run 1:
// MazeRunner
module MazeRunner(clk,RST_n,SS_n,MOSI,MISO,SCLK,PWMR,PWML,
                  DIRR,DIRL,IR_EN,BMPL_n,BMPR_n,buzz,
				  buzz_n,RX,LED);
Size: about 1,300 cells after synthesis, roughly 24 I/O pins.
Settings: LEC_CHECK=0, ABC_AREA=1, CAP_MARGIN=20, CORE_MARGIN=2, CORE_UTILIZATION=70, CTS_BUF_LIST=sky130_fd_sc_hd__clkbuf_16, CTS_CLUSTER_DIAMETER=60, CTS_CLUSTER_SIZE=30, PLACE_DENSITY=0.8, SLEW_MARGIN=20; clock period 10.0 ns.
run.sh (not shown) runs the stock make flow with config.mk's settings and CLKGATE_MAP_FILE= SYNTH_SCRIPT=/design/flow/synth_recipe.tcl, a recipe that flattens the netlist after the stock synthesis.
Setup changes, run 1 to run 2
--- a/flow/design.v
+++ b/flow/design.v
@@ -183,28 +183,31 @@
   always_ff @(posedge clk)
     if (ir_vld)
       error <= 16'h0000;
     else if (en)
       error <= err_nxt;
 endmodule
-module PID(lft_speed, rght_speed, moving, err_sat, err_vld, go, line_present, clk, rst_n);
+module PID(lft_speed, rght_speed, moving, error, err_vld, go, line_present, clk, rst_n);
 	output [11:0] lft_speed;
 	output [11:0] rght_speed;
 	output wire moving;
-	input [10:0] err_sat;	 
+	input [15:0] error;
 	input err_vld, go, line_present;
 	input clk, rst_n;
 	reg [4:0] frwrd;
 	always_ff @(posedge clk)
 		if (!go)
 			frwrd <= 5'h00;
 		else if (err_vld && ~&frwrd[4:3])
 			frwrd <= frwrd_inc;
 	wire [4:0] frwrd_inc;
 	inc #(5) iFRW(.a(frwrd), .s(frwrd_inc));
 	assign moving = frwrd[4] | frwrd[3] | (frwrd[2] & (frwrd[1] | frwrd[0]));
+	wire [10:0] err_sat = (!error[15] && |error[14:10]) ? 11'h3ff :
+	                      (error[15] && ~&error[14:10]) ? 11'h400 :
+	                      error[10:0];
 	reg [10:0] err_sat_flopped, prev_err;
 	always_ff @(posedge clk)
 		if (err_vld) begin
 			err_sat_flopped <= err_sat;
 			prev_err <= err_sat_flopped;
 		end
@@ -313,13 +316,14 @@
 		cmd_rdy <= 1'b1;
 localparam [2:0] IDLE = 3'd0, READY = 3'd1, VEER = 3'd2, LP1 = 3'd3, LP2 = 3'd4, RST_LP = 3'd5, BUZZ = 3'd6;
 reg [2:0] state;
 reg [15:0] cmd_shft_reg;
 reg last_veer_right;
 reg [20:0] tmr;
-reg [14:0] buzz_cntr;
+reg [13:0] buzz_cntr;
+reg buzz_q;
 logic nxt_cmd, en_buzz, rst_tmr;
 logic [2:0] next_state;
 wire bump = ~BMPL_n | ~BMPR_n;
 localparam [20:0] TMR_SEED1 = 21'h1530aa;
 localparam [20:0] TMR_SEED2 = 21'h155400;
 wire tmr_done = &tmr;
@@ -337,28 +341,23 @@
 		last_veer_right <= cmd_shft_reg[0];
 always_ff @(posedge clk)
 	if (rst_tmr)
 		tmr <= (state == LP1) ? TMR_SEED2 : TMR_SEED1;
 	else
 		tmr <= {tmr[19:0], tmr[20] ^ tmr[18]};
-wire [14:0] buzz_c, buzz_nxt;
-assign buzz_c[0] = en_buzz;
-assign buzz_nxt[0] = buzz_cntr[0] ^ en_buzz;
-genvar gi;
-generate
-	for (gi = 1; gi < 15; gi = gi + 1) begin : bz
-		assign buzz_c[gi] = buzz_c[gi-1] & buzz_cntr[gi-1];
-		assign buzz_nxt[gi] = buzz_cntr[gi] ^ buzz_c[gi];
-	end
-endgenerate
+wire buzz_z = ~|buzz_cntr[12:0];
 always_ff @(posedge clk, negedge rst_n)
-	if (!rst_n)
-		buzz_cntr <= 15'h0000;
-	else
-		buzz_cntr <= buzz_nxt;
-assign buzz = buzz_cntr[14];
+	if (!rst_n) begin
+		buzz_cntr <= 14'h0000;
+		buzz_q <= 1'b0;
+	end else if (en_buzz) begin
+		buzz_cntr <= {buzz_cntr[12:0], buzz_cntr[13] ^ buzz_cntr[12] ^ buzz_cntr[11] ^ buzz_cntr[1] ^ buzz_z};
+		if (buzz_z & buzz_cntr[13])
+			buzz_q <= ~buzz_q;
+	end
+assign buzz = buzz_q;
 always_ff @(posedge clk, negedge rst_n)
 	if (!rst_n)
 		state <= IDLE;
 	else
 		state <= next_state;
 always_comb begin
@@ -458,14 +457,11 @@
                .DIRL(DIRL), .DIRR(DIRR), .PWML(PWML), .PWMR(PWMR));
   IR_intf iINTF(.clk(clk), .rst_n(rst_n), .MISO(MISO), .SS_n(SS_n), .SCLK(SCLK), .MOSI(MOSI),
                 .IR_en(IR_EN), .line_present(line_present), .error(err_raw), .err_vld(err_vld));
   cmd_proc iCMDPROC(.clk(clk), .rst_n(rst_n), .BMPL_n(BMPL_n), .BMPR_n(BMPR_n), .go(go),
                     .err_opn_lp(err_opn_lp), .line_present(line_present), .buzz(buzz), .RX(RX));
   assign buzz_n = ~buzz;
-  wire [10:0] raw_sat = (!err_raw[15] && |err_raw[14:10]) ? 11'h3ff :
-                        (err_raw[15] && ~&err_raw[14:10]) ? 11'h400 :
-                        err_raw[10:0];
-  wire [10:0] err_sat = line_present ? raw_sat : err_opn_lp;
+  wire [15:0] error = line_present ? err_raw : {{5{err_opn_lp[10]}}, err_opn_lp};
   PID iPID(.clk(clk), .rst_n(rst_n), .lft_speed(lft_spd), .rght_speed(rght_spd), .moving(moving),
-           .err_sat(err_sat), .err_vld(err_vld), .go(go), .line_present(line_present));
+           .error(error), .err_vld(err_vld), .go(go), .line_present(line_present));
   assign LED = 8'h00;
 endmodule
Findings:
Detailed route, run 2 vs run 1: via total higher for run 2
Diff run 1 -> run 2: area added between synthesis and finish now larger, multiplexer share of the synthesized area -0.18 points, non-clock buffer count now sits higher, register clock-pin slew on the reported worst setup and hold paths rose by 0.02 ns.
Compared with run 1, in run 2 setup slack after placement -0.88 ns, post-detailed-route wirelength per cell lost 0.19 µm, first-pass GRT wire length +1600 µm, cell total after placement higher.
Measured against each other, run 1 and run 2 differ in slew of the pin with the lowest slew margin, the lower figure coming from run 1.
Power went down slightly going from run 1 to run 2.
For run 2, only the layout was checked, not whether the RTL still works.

┄┄┄┄┄┄┄┄┄┄

PROBLEM TO WORK ON.
Reprint the data above from the opening line to the line holding "wire [4:0] frwrd_inc;", inclusive, and nothing else.

WRITTEN SOLUTION.
run 1:
// MazeRunner
module MazeRunner(clk,RST_n,SS_n,MOSI,MISO,SCLK,PWMR,PWML,
                  DIRR,DIRL,IR_EN,BMPL_n,BMPR_n,buzz,
				  buzz_n,RX,LED);
Size: about 1,300 cells after synthesis, roughly 24 I/O pins.
Settings: LEC_CHECK=0, ABC_AREA=1, CAP_MARGIN=20, CORE_MARGIN=2, CORE_UTILIZATION=70, CTS_BUF_LIST=sky130_fd_sc_hd__clkbuf_16, CTS_CLUSTER_DIAMETER=60, CTS_CLUSTER_SIZE=30, PLACE_DENSITY=0.8, SLEW_MARGIN=20; clock period 10.0 ns.
run.sh (not shown) runs the stock make flow with config.mk's settings and CLKGATE_MAP_FILE= SYNTH_SCRIPT=/design/flow/synth_recipe.tcl, a recipe that flattens the netlist after the stock synthesis.
Setup changes, run 1 to run 2
--- a/flow/design.v
+++ b/flow/design.v
@@ -183,28 +183,31 @@
   always_ff @(posedge clk)
     if (ir_vld)
       error <= 16'h0000;
     else if (en)
       error <= err_nxt;
 endmodule
-module PID(lft_speed, rght_speed, moving, err_sat, err_vld, go, line_present, clk, rst_n);
+module PID(lft_speed, rght_speed, moving, error, err_vld, go, line_present, clk, rst_n);
 	output [11:0] lft_speed;
 	output [11:0] rght_speed;
 	output wire moving;
-	input [10:0] err_sat;	 
+	input [15:0] error;
 	input err_vld, go, line_present;
 	input clk, rst_n;
 	reg [4:0] frwrd;
 	always_ff @(posedge clk)
 		if (!go)
 			frwrd <= 5'h00;
 		else if (err_vld && ~&frwrd[4:3])
 			frwrd <= frwrd_inc;
 	wire [4:0] frwrd_inc;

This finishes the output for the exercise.